The use of digital certificates would require a PKI. For some reasons, some folks, like to give to the PKI a bombastic and complex meaning. In reality is not that complicated to build your own PKI(keeping in mind that depending on which CA is used and how is the PKI implemented, it will provide different levels of assurance). The CA from Windows Server 2003 is easy to use, either as a Standalone or Enterprise CA. It comes with templates for various certificates(web server, computer, user and so on). Certificates are easy to issue, to revoke. Also certificates are easy to store/import/export on Windows-based machines providing flexibility, you can choose if a private key will be or not exportable. Many of the processes are automated, requiring few skills from administrators. The certificates can be easily protected when the private key is exported. If you search the Internet, you will find step-by-step tutorials with pictures about how to install, configure the CA or to issue/obtain various certificates from the CA.
You do not need to spend any money on Microsoft's CA if you want to have your own CA. You can easily use OpenSSL. Again if you search the Internet you will find plenty of detailed tutorials about how to create your own CA with OpenSSL, issue various certificates types for various scenarios, revoke certificates and so on.
Some products(VPN solutions) come with an integrated CA.

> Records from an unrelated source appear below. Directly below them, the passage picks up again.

What follows belongs to an exercise in optimizing a design on an open flow for small area, a short achievable clock period and few clock cycles per item; a production flow would make more cautious choices. RTL that was checked went through simulation tests only; none was proved equivalent to the original.

==> build 67 <==
==> flow/design.v (excerpt) <==
module	cpuops(i_clk,i_reset, i_stb, i_op, i_a, i_b, o_c, o_f, o_valid,
			o_busy);
	input	wire	i_clk, i_reset, i_stb;
	input	wire	[3:0]	i_op;
	input	wire	[31:0]	i_a, i_b;
	output	reg	[31:0]	o_c;
	output	wire	[3:0]	o_f;
	output	reg		o_valid;
	output	wire		o_busy;
	reg	c, pre_sign, set_ovfl, keep_sgn_on_ovfl;
	wire	this_is_a_multiply_op;
	assign	this_is_a_multiply_op = (i_stb)&&((i_op[3:1]==3'h5)||(i_op[3:0]==4'hc));
	wire		mpybusy, mpylast;
	wire	[31:0]	mpy_next;
	mpyop	thempy(i_clk, i_reset, this_is_a_multiply_op, i_op[1:0],
		i_a, i_b, mpybusy, mpylast, mpy_next);
	wire	[31:0]	next_c;
	wire		next_carry;
	aluop	thealu(i_stb, i_op, i_a, i_b, mpy_next, next_c, next_carry);
	always @(posedge i_clk)
	begin
		pre_sign <= i_a[31];
		c <= next_carry;
		set_ovfl <= i_stb && (((i_op==4'h0)&&(i_a[31] != i_b[31]))
			||((i_op==4'h2)&&(i_a[31] == i_b[31]))
			||(i_op == 4'h6)
			||(i_op == 4'h5));
		keep_sgn_on_ovfl <= i_stb &&
			(((i_op==4'h0)&&(i_a[31] != i_b[31]))
			||((i_op==4'h2)&&(i_a[31] == i_b[31])));
		o_c <= next_c;
	end
	assign	o_busy = mpybusy;
	wire	z = (o_c == 32'h0000);
	wire	n = (o_c[31]);
	wire	v = (set_ovfl)&&(pre_sign != o_c[31]);
	wire	vx = (keep_sgn_on_ovfl)&&(pre_sign != o_c[31]);
	assign	o_f = { v, n^vx, c, z };
	always @(posedge i_clk)
	if (i_reset)
		o_valid <= 1'b0;
	else
		o_valid <=((i_stb)&&(!this_is_a_multiply_op))||(mpylast);
endmodule
Settings: LEC_CHECK=0, CAP_MARGIN=20, CORE_MARGIN=2, CORE_UTILIZATION=40, SETUP_SLACK_MARGIN=3.5, SLEW_MARGIN=20; clock period 10.0 ns.
run.sh (not shown) runs the stock make flow with config.mk's settings and CLKGATE_MAP_FILE= SYNTH_SCRIPT=/design/flow/synth_recipe.tcl, a recipe that flattens the netlist after the stock synthesis.
==> build 35: changes against build 67 <==
--- a/flow/design.v
+++ b/flow/design.v
@@ -72,26 +72,28 @@
 		else
 			o_p   <= partial[NA+NB-1:0];
 		o_aux <= aux;
 	end
 endmodule
 `default_nettype	none
-module	mpyop(i_clk, i_reset, i_start, i_op, i_a, i_b, o_busy, o_last, o_next);
+module	mpyop(i_clk, i_reset, i_start, i_op, i_a, i_b, i_areg, o_busy, o_last, o_next);
 	localparam	ND = 6, NS = 3;
 	localparam	NB = 12;	 
 	localparam	R  = 8;	 
 	localparam	SW = 46;	 
 	input	wire		i_clk, i_reset, i_start;
 	input	wire	[1:0]	i_op;	 
 	input	wire	[31:0]	i_a, i_b;
+	input	wire	[31:0]	i_areg;	 
 	output	wire		o_busy;	 
 	output	wire		o_last;	 
 	output	wire	[31:0]	o_next;	 
 	genvar	i;
 	reg	[NS-1:0]	stage;
-	reg	[32:0]		r_a;	 
+	reg			r_asgn;	 
+	wire	[32:0]		r_a = { r_asgn, i_areg };
 	reg	[33:0]		acc;	 
 	reg	[31:0]		bsh;	 
 	reg			r_sgn, r_hi;
 	reg	[ND-1:0]	d_one, d_two, d_neg;	 
 	always @(posedge i_clk)
 	if (i_reset)
@@ -103,18 +105,18 @@
 	wire	nlast = stage[NS-2];	 
 	wire	ext = r_sgn & bsh[R+NB-1];	 
 	wire	[NB:0]	nchunk;
 	generate for(i=0; i<NB; i=i+1)
 	begin : NCHUNK
 		if (i < R)
-			assign nchunk[i+1] = (i_start) ? i_b[i] : bsh[NB+i];
+			assign nchunk[i+1] = (o_busy) ? bsh[NB+i] : i_b[i];
 		else
-			assign nchunk[i+1] = (i_start) ? i_b[i]
-					: ((nlast) ? ext : bsh[NB+i]);
+			assign nchunk[i+1] = (o_busy)
+					? ((nlast) ? ext : bsh[NB+i]) : i_b[i];
 	end endgenerate
-	assign	nchunk[0] = (i_start) ? 1'b0 : bsh[NB-1];
+	assign	nchunk[0] = (o_busy) ? bsh[NB-1] : 1'b0;
 	generate for(i=0; i<ND; i=i+1)
 	begin : ENC
 		wire	bm = nchunk[2*i];
 		wire	b0 = nchunk[2*i+1];
 		wire	b1 = nchunk[2*i+2];
 		always @(posedge i_clk)
@@ -544,15 +546,15 @@
 	wire t396 = (rx4[33] & rx5[31]) | (rx4[33] & t312) | (rx5[31] & t312);
 	wire t397 = !rx5[32];
 	wire	[SW-1:0]	tx = { 1'b1, 1'b1, rx5[32], t397, t394, t393, t390, t389, t387, t385, t382, t380, t378, t376, t374, t372, t370, t368, t366, t364, t362, t360, t358, t356, t354, t352, t350, t348, t346, t344, t342, t340, t338, t336, t334, t332, t330, t328, t326, t324, t322, t320, t318, t316, t314, t313 };
 	wire	[SW-1:0]	ty = { 1'b0, 1'b0, rx5[33], t396, t395, t392, t391, t388, t386, t384, t383, t381, t379, t377, t375, t373, t371, t369, t367, t365, t363, t361, t359, t357, t355, t353, t351, t349, t347, t345, t343, t341, t339, t337, t335, t333, t331, t329, t327, t325, t323, t321, t319, t317, t315, rx0[0] };
 	wire	[SW-1:0]	rsum = tx + ty;
 	always @(posedge i_clk)
-	if (i_start)
+	if (!o_busy)
 	begin
-		r_a   <= { i_op[0] & i_a[31], i_a };
+		r_asgn <= i_op[0] & i_a[31];
 		bsh   <= i_b;
 		r_sgn <= i_op[0];
 		r_hi  <= i_op[1];
 	end else
 		bsh   <= { rsum[NB-1:0], bsh[31:NB] };
 	always @(posedge i_clk)
@@ -572,25 +574,26 @@
 	reg	c, pre_sign, set_ovfl, keep_sgn_on_ovfl;
 	wire	this_is_a_multiply_op;
 	assign	this_is_a_multiply_op = (i_stb)&&((i_op[3:1]==3'h5)||(i_op[3:0]==4'hc));
 	wire		mpybusy, mpylast;
 	wire	[31:0]	mpy_next;
 	mpyop	thempy(i_clk, i_reset, this_is_a_multiply_op, i_op[1:0],
-		i_a, i_b, mpybusy, mpylast, mpy_next);
+		i_a, i_b, o_c, mpybusy, mpylast, mpy_next);
 	wire	[31:0]	next_c;
 	wire		next_carry;
-	aluop	thealu(i_stb, i_op, i_a, i_b, mpy_next, next_c, next_carry);
+	aluop	thealu(mpybusy, mpylast, i_op, i_a, i_b, mpy_next, o_c,
+			next_c, next_carry);
 	always @(posedge i_clk)
 	begin
 		pre_sign <= i_a[31];
 		c <= next_carry;
-		set_ovfl <= i_stb && (((i_op==4'h0)&&(i_a[31] != i_b[31]))
+		set_ovfl <= !mpybusy && (((i_op==4'h0)&&(i_a[31] != i_b[31]))
 			||((i_op==4'h2)&&(i_a[31] == i_b[31]))
 			||(i_op == 4'h6)
 			||(i_op == 4'h5));
-		keep_sgn_on_ovfl <= i_stb &&
+		keep_sgn_on_ovfl <= !mpybusy &&
 			(((i_op==4'h0)&&(i_a[31] != i_b[31]))
 			||((i_op==4'h2)&&(i_a[31] == i_b[31])));
 		o_c <= next_c;
 	end
 	assign	o_busy = mpybusy;
 	wire	z = (o_c == 32'h0000);
@@ -601,17 +604,17 @@
 	always @(posedge i_clk)
 	if (i_reset)
 		o_valid <= 1'b0;
 	else
 		o_valid <=((i_stb)&&(!this_is_a_multiply_op))||(mpylast);
 endmodule
-module	aluop(i_stb, i_op, i_a, i_b, i_mpy, o_r, o_c);
-	input	wire		i_stb;
+module	aluop(i_busy, i_last, i_op, i_a, i_b, i_mpy, i_hold, o_r, o_c);
+	input	wire		i_busy, i_last;
 	input	wire	[3:0]	i_op;
 	input	wire	[31:0]	i_a, i_b;
-	input	wire	[31:0]	i_mpy;
+	input	wire	[31:0]	i_mpy, i_hold;
 	output	wire	[31:0]	o_r;
 	output	wire		o_c;
 	genvar	k;
 	wire		sub = !i_op[1];
 	wire	[32:0]	sum = { 1'b0, i_a } + { 1'b0, i_b ^ {(32){sub}} }
 				+ { 32'h0, sub };
@@ -631,30 +634,41 @@
 	wire	[32:0]	sh_r = (kill) ? {(33){fill}} : sh_y[32:0];
 	wire	[31:0]	sh_rev;
 	generate for(k=0; k<32; k=k+1)
 	begin : SREV
 		assign	sh_rev[k] = sh_r[32-k];
 	end endgenerate
-	wire	op_arith = i_stb && (i_op[3:2] == 2'b00) && !i_op[0];  
-	wire	op_rsh   = i_stb && (i_op[3:2] == 2'b01) && i_op[0];   
-	wire	op_lsl   = i_stb && (i_op == 4'h6);
-	wire	op_and   = (i_op == 4'h1);
-	wire	op_or    = (i_op == 4'h3);
-	wire	op_xor   = (i_op == 4'h4);
-	wire	op_brev  = (i_op == 4'h8);
-	wire	op_ldilo = (i_op == 4'h9);
-	wire	op_mov   = (i_op[3:1] == 3'b101) || (i_op[3:2] == 2'b11);
-	wire	op_logic = i_stb && (op_and || op_or || op_xor || op_brev
-					|| op_ldilo || op_mov);
-	wire	[31:0]	logic_r = ({(32){op_and}} & (i_a & i_b))
-			| ({(32){op_or}} & (i_a | i_b))
-			| ({(32){op_xor}} & (i_a ^ i_b))
-			| ({(32){op_brev}} & b_rev)
-			| ({(32){op_ldilo}} & { i_a[31:16], i_b[15:0] })
-			| ({(32){op_mov}} & i_b);
+	wire	alu = !i_busy;
+	wire	op_arith = alu && (i_op[3:2] == 2'b00) && !i_op[0];  
+	wire	op_rsh   = alu && (i_op[3:2] == 2'b01) && i_op[0];   
+	wire	op_lsl   = alu && (i_op == 4'h6);
+	reg	t3, t2h, t1h, t2l, t1l, lg;
+	always @(*)
+	begin
+		{ lg, t3, t2h, t1h, t2l, t1l } = 6'b0;
+		case(i_op)
+		4'h1: { lg, t3, t2h, t1h, t2l, t1l } = 6'b11_00_00;
+		4'h3: { lg, t3, t2h, t1h, t2l, t1l } = 6'b11_11_11;
+		4'h4: { lg, t3, t2h, t1h, t2l, t1l } = 6'b10_11_11;
+		4'h9: { lg, t3, t2h, t1h, t2l, t1l } = 6'b11_10_01;
+		4'ha, 4'hb, 4'hc:
+		      { lg, t3, t2h, t1h, t2l, t1l } = 6'b11_10_10;
+		4'hd, 4'he, 4'hf:
+		      { lg, t3, t2h, t1h, t2l, t1l } = 6'b11_01_01;
+		default: { lg, t3, t2h, t1h, t2l, t1l } = 6'b0;
+		endcase
+	end
+	wire	op_brev = alu && (i_op == 4'h8);
+	wire	op_logic = alu && lg;
+	wire	[31:0]	t2 = { {(16){t2h}}, {(16){t2l}} };
+	wire	[31:0]	t1 = { {(16){t1h}}, {(16){t1l}} };
+	wire	[31:0]	logic_r = ({(32){t3}} & i_a & i_b) | (t2 & i_a & ~i_b)
+			| (t1 & ~i_a & i_b);
 	assign	o_r = ({(32){op_arith}} & sum[31:0])
 			| ({(32){op_rsh}} & sh_r[32:1])
 			| ({(32){op_lsl}} & sh_rev)
 			| ({(32){op_logic}} & logic_r)
-			| ({(32){!i_stb}} & i_mpy);
+			| ({(32){op_brev}} & b_rev)
+			| ({(32){i_last}} & i_mpy)
+			| ({(32){i_busy && !i_last}} & i_hold);
 	assign	o_c = (op_arith & c_add) | ((op_rsh | op_lsl) & sh_r[0]);
 endmodule
==> flow/flow/run.sh (new file) <==
#!/bin/bash
# The standard layout, with the port buffers made of plain buffers
# (sky130_fd_sc_hd__buf_4) instead of the delay cell buffer_ports picks,
# and timing repair free to resize them. The make log goes to standard_flow.log.
set -euo pipefail
bash standard.sh MATCH_CELL_FOOTPRINT=0 "BUFFER_PORTS_ARGS=-buffer_cell sky130_fd_sc_hd__buf_4" finish > standard_flow.log 2>&1
==> flow/standard.sh (new file) <==
#!/bin/bash
# synth_recipe.tcl (not shown) runs the flow's synth.tcl, then flattens the netlist and writes it again
# the make line also repeats each setting of config.mk as NAME=value (left out here)
make -C /OpenROAD-flow-scripts/flow DESIGN_CONFIG=/design/flow/config.mk WORK_HOME=/design/flow/orfs CLKGATE_MAP_FILE= SYNTH_SCRIPT=/design/flow/synth_recipe.tcl "${@:-finish}"
--- a/flow/config.mk
+++ b/flow/config.mk
@@ -5,8 +5,9 @@
 export SDC_FILE = /design/flow/constraint.sdc
 export NUM_CORES = 4
 export LEC_CHECK = 0
 export CAP_MARGIN = 20
 export CORE_MARGIN = 2
 export CORE_UTILIZATION = 40
-export SETUP_SLACK_MARGIN = 3.5
+export PLACE_DENSITY = 0.75
+export SETUP_SLACK_MARGIN = 5
 export SLEW_MARGIN = 20
removed: flow/run.sh
==> build 91: changes against build 67 <==
--- a/flow/design.v
+++ b/flow/design.v
@@ -72,26 +72,28 @@
 		else
 			o_p   <= partial[NA+NB-1:0];
 		o_aux <= aux;
 	end
 endmodule
 `default_nettype	none
-module	mpyop(i_clk, i_reset, i_start, i_op, i_a, i_b, o_busy, o_last, o_next);
+module	mpyop(i_clk, i_reset, i_start, i_op, i_a, i_b, i_areg, o_busy, o_last, o_next);
 	localparam	ND = 6, NS = 3;
 	localparam	NB = 12;	 
 	localparam	R  = 8;	 
 	localparam	SW = 46;	 
 	input	wire		i_clk, i_reset, i_start;
 	input	wire	[1:0]	i_op;	 
 	input	wire	[31:0]	i_a, i_b;
+	input	wire	[31:0]	i_areg;	 
 	output	wire		o_busy;	 
 	output	wire		o_last;	 
 	output	wire	[31:0]	o_next;	 
 	genvar	i;
 	reg	[NS-1:0]	stage;
-	reg	[32:0]		r_a;	 
+	reg			r_asgn;	 
+	wire	[32:0]		r_a = { r_asgn, i_areg };
 	reg	[33:0]		acc;	 
 	reg	[31:0]		bsh;	 
 	reg			r_sgn, r_hi;
 	reg	[ND-1:0]	d_one, d_two, d_neg;	 
 	always @(posedge i_clk)
 	if (i_reset)
@@ -103,18 +105,18 @@
 	wire	nlast = stage[NS-2];	 
 	wire	ext = r_sgn & bsh[R+NB-1];	 
 	wire	[NB:0]	nchunk;
 	generate for(i=0; i<NB; i=i+1)
 	begin : NCHUNK
 		if (i < R)
-			assign nchunk[i+1] = (i_start) ? i_b[i] : bsh[NB+i];
+			assign nchunk[i+1] = (o_busy) ? bsh[NB+i] : i_b[i];
 		else
-			assign nchunk[i+1] = (i_start) ? i_b[i]
-					: ((nlast) ? ext : bsh[NB+i]);
+			assign nchunk[i+1] = (o_busy)
+					? ((nlast) ? ext : bsh[NB+i]) : i_b[i];
 	end endgenerate
-	assign	nchunk[0] = (i_start) ? 1'b0 : bsh[NB-1];
+	assign	nchunk[0] = (o_busy) ? bsh[NB-1] : 1'b0;
 	generate for(i=0; i<ND; i=i+1)
 	begin : ENC
 		wire	bm = nchunk[2*i];
 		wire	b0 = nchunk[2*i+1];
 		wire	b1 = nchunk[2*i+2];
 		always @(posedge i_clk)
@@ -544,15 +546,15 @@
 	wire t396 = (rx4[33] & rx5[31]) | (rx4[33] & t312) | (rx5[31] & t312);
 	wire t397 = !rx5[32];
 	wire	[SW-1:0]	tx = { 1'b1, 1'b1, rx5[32], t397, t394, t393, t390, t389, t387, t385, t382, t380, t378, t376, t374, t372, t370, t368, t366, t364, t362, t360, t358, t356, t354, t352, t350, t348, t346, t344, t342, t340, t338, t336, t334, t332, t330, t328, t326, t324, t322, t320, t318, t316, t314, t313 };
 	wire	[SW-1:0]	ty = { 1'b0, 1'b0, rx5[33], t396, t395, t392, t391, t388, t386, t384, t383, t381, t379, t377, t375, t373, t371, t369, t367, t365, t363, t361, t359, t357, t355, t353, t351, t349, t347, t345, t343, t341, t339, t337, t335, t333, t331, t329, t327, t325, t323, t321, t319, t317, t315, rx0[0] };
 	wire	[SW-1:0]	rsum = tx + ty;
 	always @(posedge i_clk)
-	if (i_start)
+	if (!o_busy)
 	begin
-		r_a   <= { i_op[0] & i_a[31], i_a };
+		r_asgn <= i_op[0] & i_a[31];
 		bsh   <= i_b;
 		r_sgn <= i_op[0];
 		r_hi  <= i_op[1];
 	end else
 		bsh   <= { rsum[NB-1:0], bsh[31:NB] };
 	always @(posedge i_clk)
@@ -572,25 +574,26 @@
 	reg	c, pre_sign, set_ovfl, keep_sgn_on_ovfl;
 	wire	this_is_a_multiply_op;
 	assign	this_is_a_multiply_op = (i_stb)&&((i_op[3:1]==3'h5)||(i_op[3:0]==4'hc));
 	wire		mpybusy, mpylast;
 	wire	[31:0]	mpy_next;
 	mpyop	thempy(i_clk, i_reset, this_is_a_multiply_op, i_op[1:0],
-		i_a, i_b, mpybusy, mpylast, mpy_next);
+		i_a, i_b, o_c, mpybusy, mpylast, mpy_next);
 	wire	[31:0]	next_c;
 	wire		next_carry;
-	aluop	thealu(i_stb, i_op, i_a, i_b, mpy_next, next_c, next_carry);
+	aluop	thealu(mpybusy, mpylast, i_op, i_a, i_b, mpy_next, o_c,
+			next_c, next_carry);
 	always @(posedge i_clk)
 	begin
 		pre_sign <= i_a[31];
 		c <= next_carry;
-		set_ovfl <= i_stb && (((i_op==4'h0)&&(i_a[31] != i_b[31]))
+		set_ovfl <= !mpybusy && (((i_op==4'h0)&&(i_a[31] != i_b[31]))
 			||((i_op==4'h2)&&(i_a[31] == i_b[31]))
 			||(i_op == 4'h6)
 			||(i_op == 4'h5));
-		keep_sgn_on_ovfl <= i_stb &&
+		keep_sgn_on_ovfl <= !mpybusy &&
 			(((i_op==4'h0)&&(i_a[31] != i_b[31]))
 			||((i_op==4'h2)&&(i_a[31] == i_b[31])));
 		o_c <= next_c;
 	end
 	assign	o_busy = mpybusy;
 	wire	z = (o_c == 32'h0000);
@@ -601,17 +604,17 @@
 	always @(posedge i_clk)
 	if (i_reset)
 		o_valid <= 1'b0;
 	else
 		o_valid <=((i_stb)&&(!this_is_a_multiply_op))||(mpylast);
 endmodule
-module	aluop(i_stb, i_op, i_a, i_b, i_mpy, o_r, o_c);
-	input	wire		i_stb;
+module	aluop(i_busy, i_last, i_op, i_a, i_b, i_mpy, i_hold, o_r, o_c);
+	input	wire		i_busy, i_last;
 	input	wire	[3:0]	i_op;
 	input	wire	[31:0]	i_a, i_b;
-	input	wire	[31:0]	i_mpy;
+	input	wire	[31:0]	i_mpy, i_hold;
 	output	wire	[31:0]	o_r;
 	output	wire		o_c;
 	genvar	k;
 	wire		sub = !i_op[1];
 	wire	[32:0]	sum = { 1'b0, i_a } + { 1'b0, i_b ^ {(32){sub}} }
 				+ { 32'h0, sub };
@@ -631,30 +634,41 @@
 	wire	[32:0]	sh_r = (kill) ? {(33){fill}} : sh_y[32:0];
 	wire	[31:0]	sh_rev;
 	generate for(k=0; k<32; k=k+1)
 	begin : SREV
 		assign	sh_rev[k] = sh_r[32-k];
 	end endgenerate
-	wire	op_arith = i_stb && (i_op[3:2] == 2'b00) && !i_op[0];  
-	wire	op_rsh   = i_stb && (i_op[3:2] == 2'b01) && i_op[0];   
-	wire	op_lsl   = i_stb && (i_op == 4'h6);
-	wire	op_and   = (i_op == 4'h1);
-	wire	op_or    = (i_op == 4'h3);
-	wire	op_xor   = (i_op == 4'h4);
-	wire	op_brev  = (i_op == 4'h8);
-	wire	op_ldilo = (i_op == 4'h9);
-	wire	op_mov   = (i_op[3:1] == 3'b101) || (i_op[3:2] == 2'b11);
-	wire	op_logic = i_stb && (op_and || op_or || op_xor || op_brev
-					|| op_ldilo || op_mov);
-	wire	[31:0]	logic_r = ({(32){op_and}} & (i_a & i_b))
-			| ({(32){op_or}} & (i_a | i_b))
-			| ({(32){op_xor}} & (i_a ^ i_b))
-			| ({(32){op_brev}} & b_rev)
-			| ({(32){op_ldilo}} & { i_a[31:16], i_b[15:0] })
-			| ({(32){op_mov}} & i_b);
+	wire	alu = !i_busy;
+	wire	op_arith = alu && (i_op[3:2] == 2'b00) && !i_op[0];  
+	wire	op_rsh   = alu && (i_op[3:2] == 2'b01) && i_op[0];   
+	wire	op_lsl   = alu && (i_op == 4'h6);
+	reg	t3, t2h, t1h, t2l, t1l, lg;
+	always @(*)
+	begin
+		{ lg, t3, t2h, t1h, t2l, t1l } = 6'b0;
+		case(i_op)
+		4'h1: { lg, t3, t2h, t1h, t2l, t1l } = 6'b11_00_00;
+		4'h3: { lg, t3, t2h, t1h, t2l, t1l } = 6'b11_11_11;
+		4'h4: { lg, t3, t2h, t1h, t2l, t1l } = 6'b10_11_11;
+		4'h9: { lg, t3, t2h, t1h, t2l, t1l } = 6'b11_10_01;
+		4'ha, 4'hb, 4'hc:
+		      { lg, t3, t2h, t1h, t2l, t1l } = 6'b11_10_10;
+		4'hd, 4'he, 4'hf:
+		      { lg, t3, t2h, t1h, t2l, t1l } = 6'b11_01_01;
+		default: { lg, t3, t2h, t1h, t2l, t1l } = 6'b0;
+		endcase
+	end
+	wire	op_brev = alu && (i_op == 4'h8);
+	wire	op_logic = alu && lg;
+	wire	[31:0]	t2 = { {(16){t2h}}, {(16){t2l}} };
+	wire	[31:0]	t1 = { {(16){t1h}}, {(16){t1l}} };
+	wire	[31:0]	logic_r = ({(32){t3}} & i_a & i_b) | (t2 & i_a & ~i_b)
+			| (t1 & ~i_a & i_b);
 	assign	o_r = ({(32){op_arith}} & sum[31:0])
 			| ({(32){op_rsh}} & sh_r[32:1])
 			| ({(32){op_lsl}} & sh_rev)
 			| ({(32){op_logic}} & logic_r)
-			| ({(32){!i_stb}} & i_mpy);
+			| ({(32){op_brev}} & b_rev)
+			| ({(32){i_last}} & i_mpy)
+			| ({(32){i_busy && !i_last}} & i_hold);
 	assign	o_c = (op_arith & c_add) | ((op_rsh | op_lsl) & sh_r[0]);
 endmodule
==> flow/flow/run.sh (new file) <==
#!/bin/bash
# The standard layout, with the port buffers made of plain buffers
# (sky130_fd_sc_hd__buf_4) instead of the delay cell buffer_ports picks,
# and timing repair free to resize them. The make log goes to standard_flow.log.
set -euo pipefail
bash standard.sh MATCH_CELL_FOOTPRINT=0 "BUFFER_PORTS_ARGS=-buffer_cell sky130_fd_sc_hd__buf_4" finish > standard_flow.log 2>&1
==> flow/standard.sh (new file) <==
#!/bin/bash
# synth_recipe.tcl (not shown) runs the flow's synth.tcl, then flattens the netlist and writes it again
# the make line also repeats each setting of config.mk as NAME=value (left out here)
make -C /OpenROAD-flow-scripts/flow DESIGN_CONFIG=/design/flow/config.mk WORK_HOME=/design/flow/orfs CLKGATE_MAP_FILE= SYNTH_SCRIPT=/design/flow/synth_recipe.tcl "${@:-finish}"
==> flow/config.mk (replaced) <==
export PLATFORM = sky130hd
export DESIGN_NAME = cpuops
export DESIGN_NICKNAME = cpuops
export VERILOG_FILES = /design/flow/design.v
export SDC_FILE = /design/flow/constraint.sdc
export NUM_CORES = 4
export LEC_CHECK = 0
export CAP_MARGIN = 20
export CORE_MARGIN = 2
export CORE_UTILIZATION = 55
export SETUP_SLACK_MARGIN = 5
export SLEW_MARGIN = 20
removed: flow/run.sh
==> run summary <==
Compound-Gate Fraction of Synth Area 25.8%; WHS Endpoint thempy.bsh[15]$_DFF_P_; number of global-route vias before repair 21,200; slowest stage delay, CP 0.64 ns; final core utilization 66.2%; post-place setup slack 4.10 ns; CTS resizes 184; sequential area share after synthesis 11.5%; largest cells by area after synthesis fa_1, dfxtp_1, xnor2_1; syn_nets 2,889; sequential cell area share 10.2%; outcome complete, no violations; clock sinks 119; RSZ-0062 raised after global routing yes
-- figures above: build 91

If a certificate uniquely identifies a single machine(as it should), endpoint origination (machine) is possible. Now, assuming that appropiate logging is in place, you can verify from which machine on a monday morning 09:12, a successful IKE phase I was completed. If a certificate is lost or stolen, you can simply revoke that certificate and publish the new CRL in order to make people/machines aware of the fact that this specific certificate is no longer valid, without having to rebuild everything. This is a scalable and easy to manage solution.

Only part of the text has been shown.